Hekzadeka

162 35 49
                                    

Varlığına...

Birliğine...

Günahların bağışlanmasına,

Tenin dirilmesine,

Ve sonsuz hayata.

--

--

Gündüzden eser kalmamıştı,hatta güneş yer yüzünden gölgesini silip uzaklaşalı saatler olmuştu,akşam da değildi,çünkü akşamları bu kadar ıssız ve kurutulmuş gibi hissettirmezdi,hissettirmemeliydi,gecenin görevini akşam üstlenemezdi.

Peki şu an gece olduğu halde neden geceden bile daha karanlıktı,var mıydı böyle bir tanım?
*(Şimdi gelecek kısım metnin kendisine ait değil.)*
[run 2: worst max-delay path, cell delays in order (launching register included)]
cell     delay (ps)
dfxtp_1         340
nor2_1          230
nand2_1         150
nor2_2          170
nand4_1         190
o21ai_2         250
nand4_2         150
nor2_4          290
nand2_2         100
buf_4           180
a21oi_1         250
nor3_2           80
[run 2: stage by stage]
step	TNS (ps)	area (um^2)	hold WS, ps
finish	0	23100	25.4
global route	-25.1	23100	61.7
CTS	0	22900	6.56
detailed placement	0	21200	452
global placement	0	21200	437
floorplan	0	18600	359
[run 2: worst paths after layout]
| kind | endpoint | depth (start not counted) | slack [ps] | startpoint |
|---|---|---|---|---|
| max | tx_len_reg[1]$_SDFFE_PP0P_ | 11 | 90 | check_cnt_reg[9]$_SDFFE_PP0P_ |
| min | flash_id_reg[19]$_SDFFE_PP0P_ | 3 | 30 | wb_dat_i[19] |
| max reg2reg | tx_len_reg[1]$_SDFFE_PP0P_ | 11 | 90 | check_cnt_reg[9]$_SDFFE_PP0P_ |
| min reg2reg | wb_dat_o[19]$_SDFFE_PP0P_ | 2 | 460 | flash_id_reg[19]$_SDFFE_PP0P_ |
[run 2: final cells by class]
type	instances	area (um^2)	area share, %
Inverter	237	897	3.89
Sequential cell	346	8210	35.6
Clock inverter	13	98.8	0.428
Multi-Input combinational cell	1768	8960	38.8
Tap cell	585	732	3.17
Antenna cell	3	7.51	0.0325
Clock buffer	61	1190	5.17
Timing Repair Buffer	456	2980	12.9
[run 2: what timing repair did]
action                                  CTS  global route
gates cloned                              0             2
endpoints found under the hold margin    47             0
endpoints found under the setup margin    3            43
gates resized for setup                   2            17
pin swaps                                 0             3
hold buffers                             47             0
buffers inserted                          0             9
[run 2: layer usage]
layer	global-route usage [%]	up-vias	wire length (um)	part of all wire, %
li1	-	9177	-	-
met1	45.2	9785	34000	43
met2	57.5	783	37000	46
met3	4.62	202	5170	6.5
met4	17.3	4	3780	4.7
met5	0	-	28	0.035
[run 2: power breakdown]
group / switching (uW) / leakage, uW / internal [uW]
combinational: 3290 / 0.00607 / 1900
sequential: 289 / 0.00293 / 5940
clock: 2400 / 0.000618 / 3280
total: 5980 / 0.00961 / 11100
Geceden karanlık olmak....Yollardan,evlerden,somut düşüncelere sıkışıp kalmış insanlardan ırak bir arabanın içinde kapkaranlık ay gökyüzünde dikiliyordu,hilal şeklindeki ay ışık saçması gerekirken bir güç elinden o ışığı almış ve kilitli surlara kapatmış olmalıydı,o 'güç' gerçekten çok kızmış olmalıydı,en yüce güç öfkeliydi,oğullarından biri yoldan sapmıştı.

Her şeyden ruhu habersiz olan fani yeşil gözlü genç adam daha gördüğü ilk saniyeden beri dokunmak istediği gül kurusu pembe dudaklara en nihayetinde dokunabilmişti,öyle bir dokunuş gerçekleşmişti ki kendisini her şeyi yapabilecek kadar heybetli hissediyordu,ne vardı bu oğlanda?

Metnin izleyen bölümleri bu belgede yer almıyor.